Le réceptionniste de l'hôtel de Yangon qui y était né et y avait fait ses études de francais, nous avait prévenus : "Hot Mandalay, Hot". Pas au sens du lapin Playboy. A Mandalay il fait chaud, très chaud, trop chaud. Notre première journée est consacrée à la visite du Palais Royal, enfin plutôt de sa pâle reproduction puisque le palais d'origine a été détruit lors de la guerre en 1945. Cet édifice se trouve à l'intérieur de murailles de 8 mètres de haut bordées de douves. Un sentiment de tristesse s'empare de nous à la vue de ce lieu dorénavant sans âme. Nous comprenons vite que marcher est pénible, que trouver un cyclopousse ou un taxi relève de l'exploit après une certaine heure et que le personnel de l'hôtel, après nous avoir posé 30 questions sur nos intentions, en trouve moyennant commission. Pour être libres, une mobylette s'impose. Nous en demandons une à l'hôtel mais tout est si compliqué que nous décidons de la trouver nous-même. Nous avons une piste dans la rue du Nylon Ice Cream bar. 
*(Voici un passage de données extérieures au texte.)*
<file path="config.mk">
export PLATFORM = sky130hd
export DESIGN_NAME = bcd_tod_clock
export DESIGN_NICKNAME = d
export VERILOG_FILES = /design/src/rtl/tod_pkg.sv /design/src/rtl/tod_digit.sv /design/src/rtl/tod_time_chain.sv /design/src/rtl/tod_date_chain.sv /design/src/rtl/tod_bus_decode.sv /design/src/rtl/bcd_tod_clock.sv
export SDC_FILE = /design/constraint.sdc
export NUM_CORES = 1
export LEC_CHECK = 0
export BUFFER_PORTS_ARGS = -buffer_cell sky130_fd_sc_hd__buf_2
export CAP_MARGIN = 30
export CORE_MARGIN = 5
export CORE_UTILIZATION = 57
export DETAILED_ROUTE_END_ITERATION = 7
export GPL_TIMING_DRIVEN = 0
export PLACE_DENSITY_LB_ADDON = 0.05
export SLEW_MARGIN = 20
export SYNTH_ARGS = -nofsm -noshare
export SYNTH_HDL_FRONTEND = slang
export SYNTH_SLANG_ARGS = --single-unit
</file>
<file path="constraint.sdc">
create_clock -name clk -period 3.4 [get_ports clk]
set_input_delay 0.34 -clock clk [delete_from_list [all_inputs] [get_ports clk]]
set_output_delay 0.34 -clock clk [all_outputs]
set_load 0.05 [all_outputs]
</file>
File: src/rtl/alu_pkg.sv
package alu_pkg;

  typedef enum logic [2:0] {
    SEL_AND = 3'b000,
    SEL_OR  = 3'b001,
    SEL_ADD = 3'b010,
    SEL_SUB = 3'b110,
    SEL_SLT = 3'b111
  } alu_sel_e;

  typedef enum logic [1:0] {
    CLS_ADD  = 2'b00,
    CLS_SUB  = 2'b01,
    CLS_FUNC = 2'b10,
    CLS_RSVD = 2'b11
  } op_class_e;

  localparam int FUNC_W = 6;

  localparam logic [FUNC_W-1:0] FN_ADD = 6'h20;
  localparam logic [FUNC_W-1:0] FN_SUB = 6'h22;
  localparam logic [FUNC_W-1:0] FN_AND = 6'h24;
  localparam logic [FUNC_W-1:0] FN_OR  = 6'h25;
  localparam logic [FUNC_W-1:0] FN_SLT = 6'h2A;

endpackage

File: src/rtl/alu_op_decoder.sv
module alu_op_decoder
  import alu_pkg::*;
(
  input  logic [1:0]        op_class,
  input  logic [FUNC_W-1:0] func_code,
  output alu_sel_e          sel,
  output logic              illegal
);

  alu_sel_e sel_func;
  logic     func_known;

  // Function-field decode, used only under the function class
  always_comb begin
    func_known = 1'b1;
    unique case (func_code)
      FN_ADD:  sel_func = SEL_ADD;
      FN_SUB:  sel_func = SEL_SUB;
      FN_AND:  sel_func = SEL_AND;
      FN_OR:   sel_func = SEL_OR;
      FN_SLT:  sel_func = SEL_SLT;
      default: begin
        sel_func   = SEL_ADD;
        func_known = 1'b0;
      end
    endcase
  end

  always_comb begin
    illegal = 1'b0;
    unique case (op_class_e'(op_class))
      CLS_SUB:  sel = SEL_SUB;
      CLS_FUNC: begin
        sel     = sel_func;
        illegal = ~func_known;
      end
      default:  sel = SEL_ADD;
    endcase
  end

endmodule

File: src/rtl/alu_bitwise.sv
module alu_bitwise #(
  parameter int WIDTH = 32
) (
  input  logic [WIDTH-1:0] a,
  input  logic [WIDTH-1:0] b,
  output logic [WIDTH-1:0] and_v,
  output logic [WIDTH-1:0] or_v
);

  for (genvar i = 0; i < WIDTH; i++) begin : g_bit
    assign and_v[i] = a[i] & b[i];
    assign or_v[i]  = a[i] | b[i];
  end

endmodule

File: src/rtl/alu_addsub.sv
module alu_addsub #(
  parameter int WIDTH = 32
) (
  input  logic [WIDTH-1:0] a,
  input  logic [WIDTH-1:0] b,
  input  logic             sub,
  output logic [WIDTH-1:0] sum,
  output logic             ovf,
  output logic             less
);

  localparam int MSB = WIDTH - 1;

  logic [WIDTH-1:0] b_eff;

  assign b_eff = sub ? ~b : b;
  assign sum   = a + b_eff + {{(WIDTH-1){1'b0}}, sub};
  // Signed overflow: operands agree in sign, result does not
  assign ovf   = (a[MSB] == b_eff[MSB]) && (sum[MSB] != a[MSB]);
  // True sign of a - b, valid only when sub is set
  assign less  = sum[MSB] ^ ovf;

endmodule

File: src/rtl/int_alu.sv
module int_alu
  import alu_pkg::*;
#(
  parameter int WIDTH = 32
) (
  input  logic [1:0]       op_class,
  input  logic [5:0]       func_code,
  input  logic [WIDTH-1:0] opnd_a,
  input  logic [WIDTH-1:0] opnd_b,
  output logic [2:0]       op_sel,
  output logic [WIDTH-1:0] result,
  output logic             zero_flag,
  output logic             ovf_flag,
  output logic             bad_func
);

  alu_sel_e         sel;
  logic [WIDTH-1:0] and_v;
  logic [WIDTH-1:0] or_v;
  logic [WIDTH-1:0] sum;
  logic             arith_ovf;
  logic             less;
  logic             do_sub;

  alu_op_decoder u_dec (
    .op_class  (op_class),
    .func_code (func_code),
    .sel       (sel),
    .illegal   (bad_func)
  );

  alu_bitwise #(.WIDTH(WIDTH)) u_bits (
    .a     (opnd_a),
    .b     (opnd_b),
    .and_v (and_v),
    .or_v  (or_v)
  );

  assign do_sub = (sel == SEL_SUB) || (sel == SEL_SLT);

  alu_addsub #(.WIDTH(WIDTH)) u_arith (
    .a    (opnd_a),
    .b    (opnd_b),
    .sub  (do_sub),
    .sum  (sum),
    .ovf  (arith_ovf),
    .less (less)
  );

  always_comb begin
    unique case (sel)
      SEL_AND: result = and_v;
      SEL_OR:  result = or_v;
      SEL_SLT: result = {{(WIDTH-1){1'b0}}, less};
      default: result = sum;
    endcase
  end

  assign op_sel    = sel;
  assign zero_flag = ~|result;
  assign ovf_flag  = arith_ovf && ((sel == SEL_ADD) || (sel == SEL_SUB));

endmodule

File: config.mk
export PLATFORM = sky130hd
export DESIGN_NAME = int_alu
export DESIGN_NICKNAME = d
export VERILOG_FILES = /design/src/rtl/alu_pkg.sv /design/src/rtl/alu_op_decoder.sv /design/src/rtl/alu_bitwise.sv /design/src/rtl/alu_addsub.sv /design/src/rtl/int_alu.sv
export SDC_FILE = /design/constraint.sdc
export NUM_CORES = 1
export LEC_CHECK = 0
export BUFFER_PORTS_ARGS = -buffer_cell sky130_fd_sc_hd__buf_2
export CAP_MARGIN = 20
export CORE_MARGIN = 2
export CORE_UTILIZATION = 47
export DETAILED_ROUTE_END_ITERATION = 8
export PLACE_DENSITY = 0.87
export SLEW_MARGIN = 20
export SYNTH_ARGS = -nofsm -noshare
export SYNTH_HDL_FRONTEND = slang
export SYNTH_SLANG_ARGS = --single-unit
File: constraint.sdc
create_clock -name vclk -period 6.75
set_input_delay 0.675 -clock vclk [all_inputs]
set_output_delay 0.675 -clock vclk [all_outputs]
set_load 0.005 [all_outputs]
# == Yosys cells after proc, flatten, opt, wreduce, memory -nomap -nowiden ==
# Cells that the tools add are included.
# word_totals
register_bits,0
elab_cells,96
inputBits,72
# op_classes
mux,6
bitwise_logic,67
n_reduce_logical,8
n_eq_ne,13
add_sub_neg,2
# ops
operator,n
one-hot mux 32 bit (3 select lines),1
adder 32 x 1 -> 32 bit,1
adder 32 bit,1
AND 1 bit,32
2-to-1 mux 32 bit,1
NOT 32 bit,1
OR 1 bit,32
OR reduction 32 bit,1
equality test 6 bit (second input constant),5
one-hot mux 3 bit (4 select lines),1
equality test 3 bit (second input constant),2
one-hot mux 3 bit (2 select lines),1
OR reduction 5 bit,1
equality test 3 x 1 -> 1 bit (second input constant),1
equality test 3 x 2 -> 1 bit (second input constant),1
zero test 3 bit,1
equality test 2 x 1 -> 1 bit (second input constant),1
equality test 2 bit (second input constant),1
logical AND 1 bit,2
logical OR 1 bit,2
2-to-1 mux 1 bit,2
equality test 1 bit,1
zero test 1 bit,1
inequality test 1 bit,1
2 further kinds,2

# == Longest topological paths before layout ==
# Gate-level depths: netlist of the first run.
# depth
depth_word,14
depth_mapped,20
depth_no_buf,19

# == By module ==
# From an unflattened synthesis of the first run, not the netlist that was laid out.
# unflattened
cells_unflattened,574
area_unflattened_um2,4021.4
# modules_own_cells
mod,instances,area_per_inst_um2,cells_each,seq_area_each_um2
alu_addsub,1,2117.0,301,0.0
int_alu,1,1310.0,189,0.0
alu_bitwise,1,440.4,64,0.0
alu_op_decoder,1,153.9,20,0.0

# == Worst setup path before layout of the first run ==
# Ideal clock, no wire load.
# synth_timing
path_kind,in2out
startpoint,input port op_class[0]
endpoint,output port zero_flag
t_arrival_ns,6.432
required_time_ns,6.075
path_buffers,2
setup_slack_ns,-0.357
cell_stages,19
cell_sequence,inv_1 -> ha_1 -> nor4bb_1 -> a21oi_1 -> clkbuf_1 -> clkbuf_1 -> xnor2_1 -> ha_1 -> a31o_2 -> a2111oi_0 -> a221oi_1 -> a32o_1 -> or3_1 -> or4_1 -> or4_1 -> or4_1 -> or4_1 -> or4_1 -> nor4_1
# synth_via
word_cells_on_any_way,18
classes_between,add/sub: 2; eq/ne: 7; mux: 3; bitwise: 1; reduce/logical: 5
# synth_rtl
element,line_no,text
start: declaration,int_alu.sv:6,"input logic [1:0] op_class,"
equality test 2 bit / equality test 2 x 1 -> 1 bit (equally long branches),alu_op_decoder.sv:31,unique case (op_class_e'(op_class))
one-hot mux 3 bit (2 select lines) *,alu_op_decoder.sv:31,
equality test 3 bit (on tied branches),"int_alu.sv:39, int_alu.sv:51",
logical OR 1 bit,int_alu.sv:39,assign do_sub = (sel == SEL_SUB) || (sel == SEL_SLT);
2-to-1 mux 32 bit,alu_addsub.sv:16,assign b_eff = sub ? ~b : b;
adder 32 bit,alu_addsub.sv:17,"assign sum = a + b_eff + {{(WIDTH-1){1'b0}}, sub};"
adder 32 x 1 -> 32 bit,alu_addsub.sv:17,
one-hot mux 32 bit (3 select lines) *,int_alu.sv:51,unique case (sel)
net result[5],int_alu.sv:11,"output logic [WIDTH-1:0] result,"
OR reduction 32 bit *,int_alu.sv:60,assign zero_flag = ~|result;
zero test 1 bit *,int_alu.sv:60,
end: declaration,int_alu.sv:12,"output logic zero_flag,"
# The timed path passes the listed nets; every way through them passes the cells marked *.

# == Worst setup path in the final report of the first run ==
# layout_timing
startpoint,input port op_class[0]
endpoint,output port zero_flag
# layout_via
elab_chain_len,13
word_cells_on_any_way,18
classes_between,add/sub: 2; eq/ne: 7; mux: 3; bitwise: 1; reduce/logical: 5
# layout_lines
element,line_no,text
equality test 2 bit / equality test 2 x 1 -> 1 bit (equally long branches),alu_op_decoder.sv:31,
one-hot mux 3 bit (2 select lines) *,alu_op_decoder.sv:31,
equality test 3 bit (on tied branches),"int_alu.sv:39, int_alu.sv:51",
logical OR 1 bit,int_alu.sv:39,
2-to-1 mux 32 bit,alu_addsub.sv:16,
adder 32 bit,alu_addsub.sv:17,
adder 32 x 1 -> 32 bit,alu_addsub.sv:17,
inequality test 1 bit,alu_addsub.sv:19,assign ovf = (a[MSB] == b_eff[MSB]) && (sum[MSB] != a[MSB]);
logical AND 1 bit,alu_addsub.sv:19,
XOR 1 bit,alu_addsub.sv:21,assign less = sum[MSB] ^ ovf;
one-hot mux 32 bit (3 select lines) *,int_alu.sv:51,
OR reduction 32 bit *,int_alu.sv:60,
zero test 1 bit *,int_alu.sv:60,
# Every way passes the cells marked *; elsewhere a longest branch is shown, timed or not.

==> flow_summary.ini, run 1 <==
[route]
finalWirelength_um = 11430
firstDrtPassIters = 5
vias = 4252
viasPerCell = 6.413
drc_errors = 0
dr.first_iter.drc_count = 327
avgRoutedWirePerCell_um = 17.24
ant_nets = 0

[die]
initial_utilization_pct = 49.19
num_rows = 29
io_pins = 110
die_h_um = 85.99
die_x_um = 85.99
core-area_mm2 = 0.006422
die_area_mm2 = 0.007393

[synthesis]
yosys_warnings = 0
syn_nets = 551
syn_inst = 443
yosys.area.top_type = ha_1
synth_area_mm2 = 0.003159
synth_common_cells = nand2_1 (41), xnor2_1 (41), ha_1 (35)
yosysSeqAreaShare_pct = 0
synth_cell_types = 65
syn_avg_cell_area_um2 = 7.132
yosysTopAreaCellShare_pct = 13.86
netlist_top_cells_area = ha_1 (14%), xnor2_1 (11%), maj3_1 (9.2%)

[min_path]
hold_path.class = in2out
hold_start = opnd_a[31]

[placed_design]
port_buffers = 110
dp_worst_setup_slack_ns = -0.3555
place.gp.congestion = 0.9778
place_hpwl_um = 9064
dpl-instance-area_mm2 = 0.004151
dpl.cell_count = 658

[global_routing]
grt_pass1_wl_um = 17930
grt_pass1_vias = 3964
grt_max_degree = 24
grtUsageTotal_pct = 28.85
grt-ovfl-total = 0
antenna_found_initial = 0

[finish]
register_area_um2 = 0
nClkBuffers = 0
n_antenna_cell = 0
layout-drive-gt1-share_pct = 35.15
area_delta_synth_final_pct = 38.18
design_area_mm2 = 0.004365
nets = 696
stdcell_count = 663
seq_cell_count = 0

[pwr]
power.density_mw_per_mm2 = 141.2
max-vdd-ir-drop_mv = 0.08569
finalPower_mw = 0.6165
p_leak_nw = 2.000

[critical_path]
start_kind = primary input
crit_slowest_cell = or4_1
critPathKind = in2out
path_cells = buf_2 -> inv_2 -> ha_4 -> nor4bb_4 -> buf_4 -> a21oi_4 -> xnor2_1 -> ha_1 -> buf_4 -> buf_4 -> a221oi_4 -> a2111oi_4 -> or4_4 -> a32oi_2 -> o211ai_1 -> or4_1 -> or4_4 -> or4_4 -> or4_4 -> nor4_4 -> buf_2
path_max_fanout = 8
critPathCaptureType = primary output
cpLargestDelayFamily = simple AND/OR/NAND/NOR gates
arrival_ns = 6.07
crit_required_ns = 6.07
cp.buffers_inverters = 6
cpMostUsedCell = or4_4
critPathMaxStageDelay_ns = 0.54
critPathLaunch = op_class[0]

[sta]
rsz0062_at_grt = yes
min_period_over_period_pct = 99.95
fin_ws_ns = 0.003605
layout_min_cycle_time_ns = 6.746
hold_violations = 0
worst_slew_pin_slew_ns = 0.9594
max_slew_margin_pct = 35.97
finalSetupViolations = 0
fmax_mhz = 148.2
slew_viol_final = 0

[run_status]
status = complete, no violations

[job]
drv_cap = 0
[through the flow]
stage / hold WS [ns] / setup TNS [ns] / utilization [%]
2_1_floorplan: 1.463 / 0 / -
3_3_place_gp: 1.726 / -0.07579 / 64.64
3_5_place_dp: 1.744 / -0.3555 / 64.64
4_1_cts: 1.743 / 0 / 66.08
5_1_grt: 1.771 / -0.1152 / 67.97
6_report: 1.746 / 0 / 67.97
[path summary, 6_finish.rpt]
kind | endpoint | slack [ns] | cells after the start
setup / recovery | zero_flag | 0.004 | 21
hold / removal | ovf_flag | 1.75 | 4
[routing by layer]
| metal | part of all wire, % | GRT usage (%) |
|---|---|---|
| met3 | 8.2 | 1.829 |
| met2 | 48 | 51.30 |
| met4 | 3.6 | 11.26 |
| met5 | 0 | 0 |
| met1 | 40 | 36.03 |
[tightest hold or removal path, cell delays in order]
cell	delay, ns
buf_2	0.14
nand3_1	0.07
a211oi_1	0.06
buf_2	0.12
[cells by family after synthesis]
family / synth area share [%]
and+or+nand+nor: 20.40
xor gates and xnor gates: 14.42
muxes: 1.980
AOI/OAI and AO/OA: 34.89
adders and majority gates: 23.68
buffers and inverters: 4.634
[layout make-up]
class | instances | area [um2]
Tap cell | 77 | 96.34
Timing Repair Buffer | 165 | 963.4
Multi-Input combinational cell | 406 | 3249
Inverter | 15 | 56.30
Fill cell | 544 | 2057
[layout by cell type, fill, tap and decap left out, types with 5 or more instances in the layout]
master and n:
or3_1 7, a21oi_1 31, o21a_1 8, xnor2_1 40, ha_1 31, a22o_1 8
buf_4 55, nand3_1 5, maj3_1 29, and3_1 8, xor2_1 11, nand2_1 41
a221o_1 6, nor3_1 6, a211oi_1 7, a21o_1 13, o21ai_0 25, nor2_1 25
o211ai_1 5, inv_1 13, buf_2 110
[power breakdown]
group          switching (mW)  internal (mW)
clock network               0              0
logic                   0.326          0.290
registers                   0              0
total                   0.326          0.290
[timing repair]
| item | in CTS | in global routing |
|---|---|---|
| gates resized for setup | 15 | 18 |
| pin swaps | 11 | 7 |
| hold buffers | 0 | 0 |
| setup endpoints to repair | 1 | 1 |
| setup buffers | 2 | 3 |
Power figures use the tool's default switching activity.
==> run 2, diff against run 1 <==
--- a/config.mk
+++ b/config.mk
@@ -7,6 +7,7 @@
 export LEC_CHECK = 0
 export BUFFER_PORTS_ARGS = -buffer_cell sky130_fd_sc_hd__buf_2
 export CAP_MARGIN = 20
+export CORE_ASPECT_RATIO = 0.8
 export CORE_MARGIN = 2
 export CORE_UTILIZATION = 47
 export DETAILED_ROUTE_END_ITERATION = 8
==> flow_summary.ini, run 2 (synthesis gave the netlist of run 1 again) <==
[sta]
fin_ws_ns = 0.04714
worst_slew_pin_slew_ns = 0.9723
rsz0062_at_grt = yes
fmax_mhz = 149.2
hold_violations = 0
min_period_over_period_pct = 99.30
finalSetupViolations = 0
final.setup.tns_ns = 0
slew_viol_final = 0
layout_min_cycle_time_ns = 6.703
max_slew_margin_pct = 34.36

[route]
finalWirelength_um = 12200
avgRoutedWirePerCell_um = 17.70
vias = 4333
drc_errors = 0
dr.first_iter.drc_count = 309
firstDrtPassIters = 5
viasPerCell = 6.289
ant_nets = 0

[critical_path]
critPathKind = in2out
crit_slowest_cell = or4_4
critPathMaxStageDelay_ns = 0.53
start_kind = primary input
path_cells = buf_6 -> inv_4 -> ha_4 -> nor4bb_4 -> buf_4 -> a21oi_4 -> buf_12 -> buf_4 -> xnor2_1 -> ha_1 -> buf_4 -> and4_1 -> nand2b_1 -> o31ai_1 -> or4_1 -> a32oi_2 -> o211ai_1 -> or4_4 -> or4_4 -> or4_4 -> or4_4 -> nor4_4 -> buf_2
crit_required_ns = 6.07
cp-endpoint = zero_flag
arrival_ns = 6.03
path_max_fanout = 8
cpMostUsedCell = or4_4
critPathCaptureType = primary output
critPathLaunch = op_class[0]

[pwr]
max-vdd-ir-drop_mv = 0.06936
p_leak_nw = 2.110
power.density_mw_per_mm2 = 140.6

[global_routing]
grtUsageTotal_pct = 31.04
grt_max_degree = 28
grt-ovfl-total = 0
grt_pass1_vias = 4122
antenna_found_initial = 0
grt_pass1_wl_um = 19030

[die]
num_rows = 26
die_x_um = 95.67
die_h_um = 77.33
die_area_mm2 = 0.007398
initial_utilization_pct = 49.05
core-area_mm2 = 0.006441
io_pins = 110

[placed_design]
dp_worst_setup_slack_ns = -0.2862
port_buffers = 110
place_hpwl_um = 9590
place.gp.congestion = 1.046
dpl.cell_count = 676

[clock_network]
cts-hold-fix-buffers = 0

[finish]
nets = 715
nFillCells = 533
area_delta_synth_final_pct = 42.65
nClkBuffers = 0
final_cell_mix = buf_2 (109), buf_4 (72), nand2_1 (41)
final_core_util_pct = 69.97
seq_cell_count = 0
stdcell_count = 689
layout-drive-gt1-share_pct = 37.69
register_area_um2 = 0
n_antenna_cell = 0
layout_commonest_cell = buf_2
multi_input_area_mm2 = 0.003214

[min_path]
hold_start = opnd_a[31]
hold_path.class = in2out

[run_status]
status = complete, no violations

[job]
drv_cap = 0
-- run 2: changes by cell type in the layout (fill, tap and decap cells not counted), moves of 2 or more --
| cell | delta |
|---|---|
| a2111oi_4 | -3 |
| buf_6 | +2 |
| buf_4 | +17 |
| a2111oi_2 | +3 |
-- run 2: how the worst min path moves through the flow --
| stage | endpoint | cells after the start |
|---|---|---|
| 6_report | ovf_flag | 4 |
| 3_5_place_dp | ovf_flag | 4 |
| 4_1_cts | ovf_flag | 4 |
| 2_1_floorplan | ovf_flag | 2 |
| 5_1_grt | ovf_flag | 4 |
| 3_3_place_gp | ovf_flag | 4 |
-- run 2: final cells by class --
| cell class | count | area share [%] |
|---|---|---|
| Timing Repair Buffer | 184 | 25.04 |
| Multi-Input combinational cell | 406 | 71.32 |
| Inverter | 15 | 1.305 |
| Tap cell | 84 | 2.332 |
-- run 2: through the flow --
step / power (mW) / area, um2 / hold slack (ns)
after global placement: 0.5660 / 4255 / 1.740
final: 0.6338 / 4507 / 1.756
after CTS: 0.6048 / 4413 / 1.749
after global routing: 0.6828 / 4507 / 1.804
after floorplan: 0.3447 / 3226 / 1.463
after detailed placement: 0.5785 / 4255 / 1.749
-- run 2: critical path, delay by kind of cell --
| kind | cells | cell delay [ns] |
|---|---|---|
| and+or+nand+nor | 9 | 3.07 |
| buffers and inverters | 7 | 0.95 |
| AOI/OAI and AO/OA | 4 | 0.67 |
| adders and majority gates | 2 | 0.48 |
| xor gates and xnor gates | 1 | 0.18 |
-- run 2: metal layers --
metal  share of wire, %  up-vias  GRT usage, %
li1                   -     2026             -
met1                 43     2024         41.25
met2                 46      255         52.17
met3                8.4       28         3.398
met4                2.3        0         9.571
met5                  0        -             0
-- run 2: power breakdown --
| group | switching, mW | internal [mW] | total [mW] |
|---|---|---|---|
| Sequential | 0 | 0 | 0 |
| Clock | 0 | 0 | 0 |
| Combinational | 0.332 | 0.302 | 0.634 |
| Total | 0.332 | 0.302 | 0.634 |
-- run 2: timing repair --
item / 4_1_cts / 5_1_grt
gates cloned: 0 / 0
resized for setup: 18 / 18
hold endpoints to repair: 0 / 0
endpoints found under the setup margin: 1 / 1
pin swaps: 16 / 12
setup buffers: 10 / 3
Le lendemain matin nous hélons un cyclopousse. Un vieux monsieur charmant nous fait monter dos à dos sur son engin. Nous avons peine à le laisser pédaler sous cette chaleur. Lui est content. Il semble cultivé et en connaît un rayon sur les pays étrangers alors qu'il nous avoue ne jamais être sorti du Myanmar. Quelques birmans parviennent illégalement en Thaïlande. Guère plus loin. La mobylette louée, nous nous laissons avaler dans le flot de la circulation direction le monastère de Kyaunng Shwe in Bin. Il est installé au bord d'une petite rivière traversée par un vieux pont en bois. Nous sommes dans le quartier des moines. Nous surprenons deux d'entre eux en train de lire un journal de foot. Un autre indique son chemin à une vendeuse de balais. En passant devant le monastère Kyaung Mae Soe Yein Nu, plus en retrait de la rivière, un jeune moine nous interpelle de loin. Il semble désireux de communiquer avec nous. Nous passons la grille d'entrée, enlevons nos chaussures et le rejoignons. Des vieux batiments donnent sur une cour. Nous sommes dans une école. Il nous invite à nous assoir sur des planches de bois surélevées, sous un abri. Une dizaine de moines se rapprochent. Leur premiere question porte sur la différence entre nos deux pays. Puis les questions s'enchainent. Nos échanges durent deux heures. Le moment est unique, mais nous devons les quitter. Nous revenons vers le palais et nous lançons à l'assaut des 230 mètres de la colline de Mandalay. La mobylette peine, obligeant Miss B. alias "Diabolo" à descendre et Romain alias "Satanas" à tourner à bloc la poignée de gaz. Le sanctuaire ne retient notre attention que quelques dizaine de minutes. Au pied de la colline, nous faisons une halte à la Paya Kuthodaw entourée de 729 stèles de marbres installées chacune dans un petit stupa. Elles sont la gravure des 15 livres du Tripitaka. On estime qu'à raison de 8 heures par jour, il faudrait 450 jours à une personne pour en lire la totalité. Ces dômes blancs dans la lumière donnent un sentimement de quiétude. Nous croisons de jeunes nônes de six voire sept ans au détour d'un chemin, toute de rose vêtues. Elles transportent les ordures ménagères dans un panier d'osier. Nous rentrons à l'hôtel. Le personnel à l'entrée nous prend manifestement pour des fous, avec une pointe d'admiration.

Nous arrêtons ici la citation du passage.